Scolomys melanops
- Conservation status: Least Concern (IUCN 3.1)

Scientific classification
- Kingdom: Animalia
- Phylum: Chordata
- Class: Mammalia
- Order: Rodentia
- Family: Cricetidae
- Subfamily: Sigmodontinae
- Genus: Scolomys
- Species: S. melanops
- Binomial name: Scolomys melanops Anthony, 1924

= Scolomys melanops =

- Genus: Scolomys
- Species: melanops
- Authority: Anthony, 1924
- Conservation status: LC

Species of rodent

Scolomys melanops, also known as the short-nosed scolomys, South American spiny mouse, Ecuadorian spiny mouse, or gray spiny mouse, is a species of rodent in the genus Scolomys of family Cricetidae. It is a forest mouse and was thought to be endemic to Ecuador but it is now known to have a wider distribution, being also present in part of Peru.

==Description==
The South American spiny mouse has a total length of between 135 and 167 mm including a tail of 55 to 77 mm. It has a short, broad head, a small body and a nearly naked tail. The dorsal pelage is short and dense and consists of a mixture of slender hairs with reddish or blackish tips and stouter spines of the same length that are darker at the tip, giving a grizzled appearance. The fur on the ventral surface has similar hairs and spines but they are a uniform grey colour. Morphologically this species is very similar to the closely related Ucayali spiny mouse (Scolomys ucayalensis). The differences are mostly in the skull characteristics and the dentition. The karyotype of S. melanops has 2n = 60 and FN = 78, while that of S. ucayalensis has 2n = 50, FN = 68.

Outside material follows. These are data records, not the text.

===== config.mk =====
export PLATFORM = sky130hd
export DESIGN_NAME = mux_2_1_arbiter
export DESIGN_NICKNAME = d
export VERILOG_FILES = /design/src/rtl/mux_2_1_arbiter.sv
export SDC_FILE = /design/constraint.sdc
export NUM_CORES = 1
export LEC_CHECK = 0
export BUFFER_PORTS_ARGS = -buffer_cell sky130_fd_sc_hd__buf_2
export CAP_MARGIN = 0
export CORE_MARGIN = 3
export CORE_UTILIZATION = 39
export CTS_CLUSTER_SIZE = 16
export DETAILED_ROUTE_END_ITERATION = 6
export GPL_TIMING_DRIVEN = 0
export PLACE_DENSITY = 0.78
export SKIP_CTS_REPAIR_TIMING = 1
export SKIP_LAST_GASP = 1
export SYNTH_ARGS = -nofsm -noshare
export SYNTH_HDL_FRONTEND = slang
export SYNTH_SLANG_ARGS = --single-unit
export TNS_END_PERCENT = 50

===== constraint.sdc =====
create_clock -name clk -period 2 [get_ports clk]
set_clock_uncertainty 0.15 [all_clocks]
set_input_delay 0.4 -clock clk [delete_from_list [all_inputs] [get_ports clk]]
set_output_delay 0.4 -clock clk [all_outputs]
set_load 0.02 [all_outputs]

==Distribution and habitat==
This species is found in Ecuador on the eastern side of the Andes and also near Iquitos in eastern Peru, at altitudes between about 150 and 1200 m. Its habitat is primary and secondary forest, forest fragments, and cropland near forest borders. It does not seem to be arboreal and little is known of its biology, but pregnant females have been seen in March and April. The nest often includes fibres from the undergrowth palm Lepidocaryum tenue and the litter size averages 2.5.

==Status==
S. melanops is thought to have a large range in the forests of tropical South America, and is thus presumed to have a large total population. It faces no particular threats, but deforestation may affect it locally. It lives in both primary and secondary forests and is present in several protected areas, and the International Union for Conservation of Nature has assessed its conservation status as being of "least concern".